Hyperspace beacons had detected it long before it was in range of the system.  The fleet was enormous.  In fact, it was the largest fleet anyone had ever seen assembled at one time.  No space naval engagement had ever been this massive, and nobody had any idea what to expect.  The experts, after all, were learning the ropes of space combat along with everyone else.

In response, the Terrans had thrown everything they could into the defence of their home system.  Every Hegemony ship, from one-man attack craft to massive dreadnoughts, were deployed throughout the solar system.  Orbital weapons platforms and unmanned defence emplacements were activated, installations on the Moon and Mars were brought to full alert.  Everywhere, there was a sense of impending doom.

Evacuation of the entire Earth had been impossible, of course, and even if it had been that would not have taken into account the people living on the Moon, Mars and the various orbital colonies.  So, the Hegemony was evacuating everyone it could, on the  basis of merit.  The best and the brightest were fleeing to colony worlds, Cybertron, and other Alliance-held
systems in the hope of saving the human race.  By the time the Imperial fleet entered the outer fringes of the system, roughly twenty million people had been safely scattered throughout the stars.  Humanity would continue, even if the Empire succeeded in taking Earth.  Not that any human had any intention of allowing that to happen.  Though there were never any official declarations, every single Terran soldier vowed to die before letting the
Cybertronians to set foot on Earth.

The first battles were light, tentative strikes as each side tested the other.  The engagement around Pluto was almost nothing; a handful of Destroyers clashed and broke off after dealing little damage.  At the outer edge of Uranus’ orbit, battleships were added into the mix, and this time the smaller forces fought more fiercely than before.  The Terrans smashed the Cybertronian incursion force, but had to retreat before the massed might
of the enemy armada.  They regrouped around Saturn, then fought a running battle all the way back to Mars.  Once there, they were heavily reinforced, and the battles around the red planet lasted for days.  Finally, though, the Terrans were driven back by the sudden appearance of a dozen Imperial dreadnoughts.  Though they’d been outdistanced by the more mobile elements of the Imperial force, the Terran blockade at Mars had allowed them ample
time to catch up, and their appearance, fresh and in fighting trim, finally made the Martian position untenable.  Regretfully, the Terran forces withdrew from Mars and regrouped, at last, around Earth.  Before the Cybertronian force continued on, however, they wiped the surface of Mars clean of the Terran emplacements and, by extension, the millions living on
the planet.  Unable to assault the Cybertronians with any serious chance of success, the Terrans could do nothing but wait and watch as their brethren were slaughtered.
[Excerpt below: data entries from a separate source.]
== before ==
// mips_cpu
module mips_cpu (
  input         clk,
  input         rst,
  output [31:0] imem_addr,
  input  [31:0] imem_rdata,
  output [31:0] dmem_addr,
  output [31:0] dmem_wdata,
  output        dmem_we,
  output        dmem_re,
  input  [31:0] dmem_rdata,
  output        reg_we,
  output [4:0]  reg_waddr,
  output [31:0] reg_wdata
);
Settings: LEC_CHECK=0, CAP_MARGIN=20, CORE_MARGIN=2, CORE_UTILIZATION=40, GPL_TIMING_DRIVEN=0, PLACE_DENSITY=0.63, SLEW_MARGIN=20, TNS_END_PERCENT=30; clock period 10.5 ns.
run.sh (not shown) runs the stock make flow with config.mk's settings and CLKGATE_MAP_FILE=.
Status before: flow complete, layout not clean - setup timing
Input changes introduced in after (baseline for comparison: before):
diff --git a/flow/config.mk b/flow/config.mk
--- a/flow/config.mk
+++ b/flow/config.mk
@@ -10,3 +10,2 @@
-export CORE_UTILIZATION = 40
-export GPL_TIMING_DRIVEN = 0
-export PLACE_DENSITY = 0.63
+export CORE_UTILIZATION = 48
+export SETUP_SLACK_MARGIN = 0.7
@@ -14 +12,0 @@
-export TNS_END_PERCENT = 30
==> flow/constraint.sdc <==
create_clock -name core_clock -period 5.91 [get_ports {clk}]
set_input_delay 1.1820 -clock core_clock [delete_from_list [all_inputs] [get_ports {clk}]]
set_output_delay 1.1820 -clock core_clock [all_outputs]
set_load 0.01 [all_outputs]
Results
after: it failed with a tool error in global routing (5_1_grt), so there are no final results. Looking at cell resize tally after clock tree synthesis, after sits above before. The higher die width came out of before. Worst-case clock buffer depth came out exactly the same in before and after. Changes observed in after relative to before: standard cell core area fell about 17%; floorplan utilization climbed 8.3 points.

========
## build 81
mips_cpu again, from the RTL that the note above started with.
// mips_cpu
module mips_cpu (
  input         clk,
  input         rst,
  output [31:0] imem_addr,
  input  [31:0] imem_rdata,
  output [31:0] dmem_addr,
  output [31:0] dmem_wdata,
  output        dmem_we,
  output        dmem_re,
  input  [31:0] dmem_rdata,
  output        reg_we,
  output [4:0]  reg_waddr,
  output [31:0] reg_wdata
);
  wire [4:0] readReg1, readReg2;
  wire [31:0] regData1, regData2;
  wire branch;
  RegisterFile register(clk, rst, readReg1, readReg2, reg_waddr, reg_wdata, reg_we, regData1, regData2);
  Core core(clk, rst, imem_rdata, regData1, regData2, dmem_rdata, reg_we, dmem_re, dmem_we,
    branch, readReg1, readReg2, reg_waddr, dmem_addr, reg_wdata, imem_addr);
  assign dmem_wdata = regData2;
endmodule
Settings: LEC_CHECK=0, CAP_MARGIN=20, CELL_PAD_IN_SITES_DETAIL_PLACEMENT=0, CELL_PAD_IN_SITES_GLOBAL_PLACEMENT=0, CORE_MARGIN=2, CORE_UTILIZATION=72, CTS_CLUSTER_DIAMETER=93, GPL_ROUTABILITY_DRIVEN=1, HOLD_SLACK_MARGIN=-0.09, PLACE_DENSITY_LB_ADDON=0.19, SETUP_SLACK_MARGIN=0.57, SLEW_MARGIN=20; clock period 9.97 ns.
Build 81 did not finish: a tool error stopped it during 5_1_grt.
The following lists how build 14 was set up differently from build 81:
Settings: CELL_PAD_IN_SITES_GLOBAL_PLACEMENT: 0 -> unset; HOLD_SLACK_MARGIN: -0.09 -> unset; SETUP_SLACK_MARGIN: 0.57 -> unset; CORE_UTILIZATION: 72 -> 58; GPL_ROUTABILITY_DRIVEN: 1 -> unset; CTS_CLUSTER_DIAMETER: 93 -> unset; PLACE_DENSITY_LB_ADDON: 0.19 -> unset; CELL_PAD_IN_SITES_DETAIL_PLACEMENT: 0 -> unset; the clock period (ns, I/O delays scaled along): 9.97 -> 6.04.
==> results <==
Build 14 never completed, since it errored out during 5_1_grt.
Between build 14 and build 81, it is build 14 whose die height is higher, by about 11%.
Between build 14 and build 81, it is build 14 whose worst slack at placement is lower, by 1.52 ns.
For area inside the core boundary, dividing the value from build 14 by the value from build 81 gives 1.2.
Diff build 81 -> build 14: number of buffers between clock root and the deepest sink neither gained nor lost much, die outline area picked up an extra 24%, post-synth tally of flip-flops with integrated enable neither gained nor lost much.
[inputs] build 80 vs build 14
Settings: GPL_ROUTABILITY_DRIVEN newly set to 1; CELL_PAD_IN_SITES_GLOBAL_PLACEMENT newly set to 1; CELL_PAD_IN_SITES_DETAIL_PLACEMENT newly set to 0; CORE_UTILIZATION changed from 58 to 46; the clock period (ns, I/O delays scaled along) changed from 6.04 to 5.81.
==> results <==
Although build 80 finished all stages, its layout failed final checks on negative setup slack. As the logs show, build 14 stopped at 5_1_grt after a tool error, so it never reached the end of the flow. Build 80 -> build 14: post-synthesis share of cell area spent on xor and xnor gates flat. Die area (build 80 over build 14): increase, about 26%. ~same number of placed I/O pins in build 14 and build 80. Compared with build 14, build 80 degrades half-perimeter wire length after placement. Compared with build 14, in build 80 gate count after technology mapping held; number of resized instances in the post-cts repair step moved down; routability congestion estimate shows a reduction of 9.9%; die height increased 12%; die outline width picked up an extra about 12%.
What build 30 does differently from build 80 at the input level:
Settings: CELL_PAD_IN_SITES_GLOBAL_PLACEMENT no longer set, was 1; CELL_PAD_IN_SITES_DETAIL_PLACEMENT no longer set, was 0; PLACE_DENSITY now 0.6, previously not set; CORE_UTILIZATION now 54, was 46; GPL_ROUTABILITY_DRIVEN no longer set, was 1; HOLD_SLACK_MARGIN now 0.29, previously not set; TNS_END_PERCENT now 5, previously not set.
Findings:
Build 30 did not run to completion, as it errored out during 5_1_grt. Of build 80 and build 30, the run reporting the higher number of rows in the core area was build 80. Diff build 80 -> build 30: number of gates resized after CTS fell by 202, final weighted congestion in routability-driven placement rose by 0.074, die outline area fell by 15%, floorplan utilization rose by 8.1 points. Compared with build 80, total half-perimeter wirelength after legalization and detailed placement in build 30 decreased slightly. Build 30: setup fix buffers added after clock tree synthesis about 30% below build 80. Changes observed in build 30 relative to build 80: overall die height -about 8%, number of buffers on the longest clock path was more or less identical, chip area estimate from yosys synthesis did not really move.
[inputs] build 8 vs build 30
Settings: a deleted TNS_END_PERCENT that had been 5; a deleted PLACE_DENSITY that had been 0.6; an added SETUP_SLACK_MARGIN of 1.78; a deleted HOLD_SLACK_MARGIN that had been 0.29; a change of CORE_UTILIZATION from 54 to 48; a change of the clock period (ns, I/O delays scaled along) from 5.81 to 6.04.
[summary]
- FAIL build 8 @ 5_1_grt: tool exited with error
- Changes observed in build 8 relative to build 30: starting density of the core decreased by 6.0 points relative to the old numbers, area after detailed placement increased by about 0.7% relative to the old numbers, final estimated routing congestion in global placement decreased by 0.087 relative to the old numbers, width of the die increased by 14 um relative to the old numbers, die area increased by about 12% relative to the old numbers.
Setup changes, build 8 to build 78
Settings: an added CELL_PAD_IN_SITES_DETAIL_PLACEMENT of 0; a change of SETUP_SLACK_MARGIN from 1.78 to 2.85; an added GPL_ROUTABILITY_DRIVEN of 1; an added PLACE_DENSITY_LB_ADDON of 0.19; an added CELL_PAD_IN_SITES_GLOBAL_PLACEMENT of 1; a change of CORE_UTILIZATION from 48 to 53; a change of the clock period (ns, I/O delays scaled along) from 6.04 to 12.7.
Notes after the runs:
TritonCTS buffer count: build 8 and build 78 compared, lower one is build 78. Adder and majority cell fraction of the synthesized area: build 8 vs build 78 identical. Compared with build 8, in build 78 weighted congestion at the end of routability-driven global placement fell about 1.2%; fraction of the yosys area taken by sequential cells about even; die area fell 9.3%; number of post-CTS setup repair buffers fell 83. Build 78: all stages complete, timing, DRC and antenna checks passed.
At last, three weeks after the first appearance of the malevolent warships, they turned their attention at last to Earth.  The blue-green sphere was ringed with warships, orbital weapons platforms and satellite weapons, and the Moon had dispatched every fighter and destroyer that had been stationed around it in the earliest days of the Hegemony.  Humanity was ready, as ready as it could ever be.  There could be no surrender; the enemy wouldn’t
accept it.  There could be no retreat; there was no moving the Earth.

This would be a fight to the end.

“Range?”  High Commander Ryoji, supreme military commander of the Terran Hegemony and personal military adviser to the Hegemon himself, sat on the bridge of his own personal flagship.  The dreadnought Titan was the most technologically advanced warship in the entire Hegemony, and as such was the flagship of the Home Fleet and, by extension, the entire Terran navy.  His ship was poised at the leading edge of the blockade, and her sensor net was patched into Earth’s system monitors.  From his flag bridge, he could exactly how close the horrific tide of Cybertronian ships were to his home.

“The enemy fleet is roughly halfway between Mars and Earth, sir.” someone reported.  He didn’t pay attention to who it was; he had other things on his mind right now.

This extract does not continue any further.